First off, do you have a printer?  If so, go print off this calendar immediately.  I don’t know who Traci Smith is, but based on her calendar alone, I want to make her my best friend.  An entire Lent full of easy activities that focus on the three pillars of the season: prayer, fasting, and almsgiving.  Our printer is broken, so I hounded my husband to make a copy at work, and it’s slapped up on the fridge, front and center.  I check it out every morning when I stumble to get the cream for my coffee, and boom! an idea to help anchor the day’s spiritual focus.

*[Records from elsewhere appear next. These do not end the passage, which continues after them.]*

`/design/flow/design.v`:
```
`timescale 1ns / 1ps
	module vending_machine(CARD_IN,VALID_TRAN,ITEM_CODE,KEY_PRESS,DOOR_OPEN,RELOAD,CLK,RESET,
	VEND,INVALID_SEL,FAILED_TRAN,COST
		 );
		input CARD_IN,VALID_TRAN,KEY_PRESS,DOOR_OPEN,RELOAD,CLK,RESET;
		input [3:0] ITEM_CODE;
		output reg VEND,INVALID_SEL,FAILED_TRAN;
		output reg [2:0] COST;
		reg [3:0] current_state,next_state;
		reg valid;
		reg [3:0] item_counter [19:0];  
		reg [2:0] KEY_PRESS_counter,valid_counter,door_counter;  
		reg [3:0] key1_temp, key2_temp;  
		reg decrement_counter;  
		parameter idle=4'b0000,reloading=4'b0001,trans=4'b0010,read_key1=4'b0011,wait_key2=4'b0100;
		parameter read_key2=4'b0101,check_code=4'b0110,wait_trans=4'b0111,vending=4'b1000,check_door=4'b1001;
	always @ (posedge CLK)
	begin
		if (RESET)
		current_state<=idle;
		else
		current_state<=next_state;
	end
	always @ (current_state or CARD_IN or VALID_TRAN or ITEM_CODE or KEY_PRESS or DOOR_OPEN or RELOAD or KEY_PRESS_counter or valid_counter or door_counter or valid)
	begin
		next_state<=idle;
		case(current_state)
		idle: begin
		if (CARD_IN==1 && RELOAD==0) next_state<=trans;
			else if (RELOAD==1) next_state<=reloading;
		end
		reloading: begin
		if (RELOAD==1) next_state<=reloading;
			else next_state<=idle;
		end
		trans:begin
		if (KEY_PRESS_counter==0) next_state<=idle;
			else if (KEY_PRESS_counter>0 && KEY_PRESS==0) next_state<=trans;
			else if (KEY_PRESS==1) next_state<=read_key1;
		end
		read_key1:begin
		key1_temp<=ITEM_CODE;
		if (KEY_PRESS==1) next_state<=read_key1;
			else  next_state<=wait_key2;
		end
		wait_key2: begin
		if (KEY_PRESS_counter>0 && KEY_PRESS==0) next_state<=wait_key2;
			else if (KEY_PRESS_counter==0) next_state<=idle;
			else if (KEY_PRESS_counter>0 && KEY_PRESS==1) next_state<=read_key2;
		end
		read_key2: begin
		key2_temp<=ITEM_CODE;
		if (KEY_PRESS==1) next_state<=read_key2;
			else next_state<=check_code;
		end
		check_code:begin
		if (valid==0) next_state<=idle;
			else  next_state<=wait_trans;
		end
		wait_trans:begin
		if (valid_counter>0 && VALID_TRAN==0) next_state<=wait_trans;
			else if (valid_counter==0 && VALID_TRAN==0) next_state<=idle;
			else if(valid_counter>0 && VALID_TRAN==1) begin next_state<=vending; decrement_counter<=1; end  
		end
		vending:begin
		decrement_counter<=0;
		if (door_counter==0 && DOOR_OPEN==0)  next_state<=idle;
			else if (door_counter>0 && DOOR_OPEN==0) next_state<=vending;
			else if (door_counter>0 && DOOR_OPEN==1)  next_state<=check_door;
		end
		check_door:begin
		if (DOOR_OPEN==1)  next_state<=check_door;
		else  next_state<=idle;
		end
		endcase
	end
	always @ (key1_temp or key2_temp)
	begin
	if ((key1_temp==0 || key1_temp==1) && (key2_temp>=0 && key2_temp<=9)) 
	begin
		if (key1_temp==0 && key2_temp==0) if  (item_counter[0]>0) valid<=1; else valid<=0;
		else if(key1_temp==0 && key2_temp==1)  if  (item_counter[1]>0) valid<=1; else valid<=0;
		else if(key1_temp==0 && key2_temp==2)  if  (item_counter[2]>0) valid<=1; else valid<=0;
		else if(key1_temp==0 && key2_temp==3)  if  (item_counter[3]>0) valid<=1; else valid<=0;
		else if(key1_temp==0 && key2_temp==4)  if  (item_counter[4]>0) valid<=1; else valid<=0;
		else if(key1_temp==0 && key2_temp==5)  if  (item_counter[5]>0) valid<=1; else valid<=0;
		else if(key1_temp==0 && key2_temp==6)  if  (item_counter[6]>0) valid<=1; else valid<=0;
		else if(key1_temp==0 && key2_temp==7)  if  (item_counter[7]>0) valid<=1; else valid<=0;
		else if(key1_temp==0 && key2_temp==8)  if  (item_counter[8]>0) valid<=1; else valid<=0;
		else if(key1_temp==0 && key2_temp==9)  if  (item_counter[9]>0) valid<=1; else valid<=0;
		else if(key1_temp==1 && key2_temp==0)  if  (item_counter[10]>0) valid<=1; else valid<=0;
		else if(key1_temp==1 && key2_temp==1)  if  (item_counter[11]>0) valid<=1; else valid<=0;
		else if(key1_temp==1 && key2_temp==2)  if  (item_counter[12]>0) valid<=1; else valid<=0;
		else if(key1_temp==1 && key2_temp==3)  if  (item_counter[13]>0) valid<=1; else valid<=0;
		else if(key1_temp==1 && key2_temp==4)  if  (item_counter[14]>0) valid<=1; else valid<=0;
		else if(key1_temp==1 && key2_temp==5)  if  (item_counter[15]>0) valid<=1; else valid<=0;
		else if(key1_temp==1 && key2_temp==6)  if  (item_counter[16]>0) valid<=1; else valid<=0;
		else if(key1_temp==1 && key2_temp==7)  if  (item_counter[17]>0) valid<=1; else valid<=0;
		else if(key1_temp==1 && key2_temp==8)  if  (item_counter[18]>0) valid<=1; else valid<=0;
		else if(key1_temp==1 && key2_temp==9)  if  (item_counter[19]>0) valid<=1; else valid<=0;
	end
	else
	begin
		valid<=0;
	end
	end
	always @ (posedge CLK)
	begin
	if (RESET)
	begin
		KEY_PRESS_counter<=4;
		valid_counter<=4;
		door_counter<=4;
	end
	else 
	begin
	case (current_state)
		idle: begin
		KEY_PRESS_counter<=4;
		valid_counter<=4;
		door_counter<=4;
		end
		trans:begin
		KEY_PRESS_counter<=KEY_PRESS_counter-1;  
		end
		read_key1:begin
		KEY_PRESS_counter<=4;  
		end
		wait_key2:begin
		KEY_PRESS_counter<=KEY_PRESS_counter-1;  
		end
		wait_trans: begin
		valid_counter<=valid_counter-1;  
		end
		vending: begin
		door_counter<=door_counter-1;  
		end
		endcase 
	end
	end
	always @(current_state or valid or VALID_TRAN or valid_counter or decrement_counter or KEY_PRESS_counter)
	begin
	if (RESET==1)
	begin
		VEND<=0;
		INVALID_SEL<=0;
		FAILED_TRAN<=0;
		COST<=0;
		item_counter[0]<=0;
		item_counter[1]<=0;
		item_counter[2]<=0;
		item_counter[3]<=0;
		item_counter[4]<=0;
		item_counter[5]<=0;
		item_counter[6]<=0;
		item_counter[7]<=0;
		item_counter[8]<=0;
		item_counter[9]<=0;
		item_counter[10]<=0;
		item_counter[11]<=0;
		item_counter[12]<=0;
		item_counter[13]<=0;
		item_counter[14]<=0;
		item_counter[15]<=0;
		item_counter[16]<=0;
		item_counter[17]<=0;
		item_counter[18]<=0;
		item_counter[19]<=0;
	end
	else begin
	case (current_state)
	idle:begin
		VEND<=0;
		INVALID_SEL<=0;
		FAILED_TRAN<=0;
		COST<=0;
	end
	wait_key2:begin
	if(KEY_PRESS_counter==0) INVALID_SEL<=0;
	end
	reloading: begin
		item_counter[0]<=10;
		item_counter[1]<=10;
		item_counter[2]<=10;
		item_counter[3]<=10;
		item_counter[4]<=10;
		item_counter[5]<=10;
		item_counter[6]<=10;
		item_counter[7]<=10;
		item_counter[8]<=10;
		item_counter[9]<=10;
		item_counter[10]<=10;
		item_counter[11]<=10;
		item_counter[12]<=10;
		item_counter[13]<=10;
		item_counter[14]<=10;
		item_counter[15]<=10;
		item_counter[16]<=10;
		item_counter[17]<=10;
		item_counter[18]<=10;
		item_counter[19]<=10;
	end
	check_code:begin
	if (valid==0) INVALID_SEL<=1;
	else begin
		if (key1_temp==0 && (key2_temp>=0 && key2_temp<=3)) COST<=1;  		 
		else if (key1_temp==0 && (key2_temp>=4 && key2_temp<=7)) COST<=2;  
		else if (key1_temp==0 && (key2_temp>=8 && key2_temp<=9)) COST<=3;  
		else if (key1_temp==1 && (key2_temp>=0 && key2_temp<=1)) COST<=3;  
		else if (key1_temp==1 && (key2_temp>=2 && key2_temp<=5)) COST<=4;  
		else if (key1_temp==1 && (key2_temp>=6 && key2_temp<=7)) COST<=5;  
		else if (key1_temp==1 && (key2_temp>=8 && key2_temp<=9)) COST<=6;  
	end
	end 
	wait_trans: begin
	if (VALID_TRAN==0 &&  valid_counter==0) FAILED_TRAN<=1;
	end
	vending: begin
	VEND<=1;
	if (decrement_counter==1)
	begin
		if (key1_temp==0 && key2_temp==0) item_counter[0]<=item_counter[0]-1;
		else if(key1_temp==0 && key2_temp==1) item_counter[1]<=item_counter[1]-1;
		else if(key1_temp==0 && key2_temp==2) item_counter[2]<=item_counter[2]-1;
		else if(key1_temp==0 && key2_temp==3) item_counter[3]<=item_counter[3]-1;
		else if(key1_temp==0 && key2_temp==4) item_counter[4]<=item_counter[4]-1;
		else if(key1_temp==0 && key2_temp==5) item_counter[5]<=item_counter[5]-1;
		else if(key1_temp==0 && key2_temp==6) item_counter[6]<=item_counter[6]-1;
		else if(key1_temp==0 && key2_temp==7) item_counter[7]<=item_counter[7]-1;
		else if(key1_temp==0 && key2_temp==8) item_counter[8]<=item_counter[8]-1;
		else if(key1_temp==0 && key2_temp==9) item_counter[9]<=item_counter[9]-1;
		else if(key1_temp==1 && key2_temp==0) item_counter[10]<=item_counter[10]-1;
		else if(key1_temp==1 && key2_temp==1) item_counter[11]<=item_counter[11]-1;
		else if(key1_temp==1 && key2_temp==2) item_counter[12]<=item_counter[12]-1;
		else if(key1_temp==1 && key2_temp==3) item_counter[13]<=item_counter[13]-1;
		else if(key1_temp==1 && key2_temp==4) item_counter[14]<=item_counter[14]-1;
		else if(key1_temp==1 && key2_temp==5) item_counter[15]<=item_counter[15]-1;
		else if(key1_temp==1 && key2_temp==6) item_counter[16]<=item_counter[16]-1;
		else if(key1_temp==1 && key2_temp==7) item_counter[17]<=item_counter[17]-1;
		else if(key1_temp==1 && key2_temp==8) item_counter[18]<=item_counter[18]-1;
		else if(key1_temp==1 && key2_temp==9) item_counter[19]<=item_counter[19]-1;
		end
	end
	endcase
	end
	end
	endmodule
```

If you feel that your crafting skills are up for it, the prayer chain is always a crowd favorite.  Count out how many days left in Lent (at the time of this writing, there are roughly 750 more, give or take) and cut that many strips of paper.  As a family, start a list of prayer intentions.  You can direct suggestions as much or as little as you want.  Last year when we did it, we just let the kids come up with whatever prayer intention the Holy Spirit prompted in their hearts, so we had things like, “For all the people of Nova Scotia”, or “for everyone who wants a pet but can’t have one because their family is allergic to them” peppered in among the more traditional prayer intentions.  Write one intention per strip of paper, turn the strips into a chain, and hang it up.  Once per day, tear off a link in the chain, pray as a family for the intention written on it, and watch Easter come ever closer.

Have older kids?  Find some jumbo-sized plastic Easter eggs, and write each person in the family’s name on them, one name per egg.  Encourage the family to do small acts of kindness for one another- secretly do a chore for them, pray a Rosary for them, leave them a small, unexpected gift.  Each time they do, have them write it down on a small slip of paper- “I prayed a Rosary for you”, or “I made your bed for you”, “I went a day without TV for your prayer intentions” etc.- and put the paper in the person’s egg.  On Easter, the family opens their eggs and sees all the prayers, fasting, and acts of kindness that were done for them.  Since the slips of paper have no names written on them, this is a great way to help older kids practice the Matthew 6:3 ninja skills, namely: doing good works in such a way that your left hand doesn’t know what your right hand is doing.  If you have adolescents, this is a particularly poignant activity, since the equal-but-opposing desires to be seen and also to blend in are frequently at battle.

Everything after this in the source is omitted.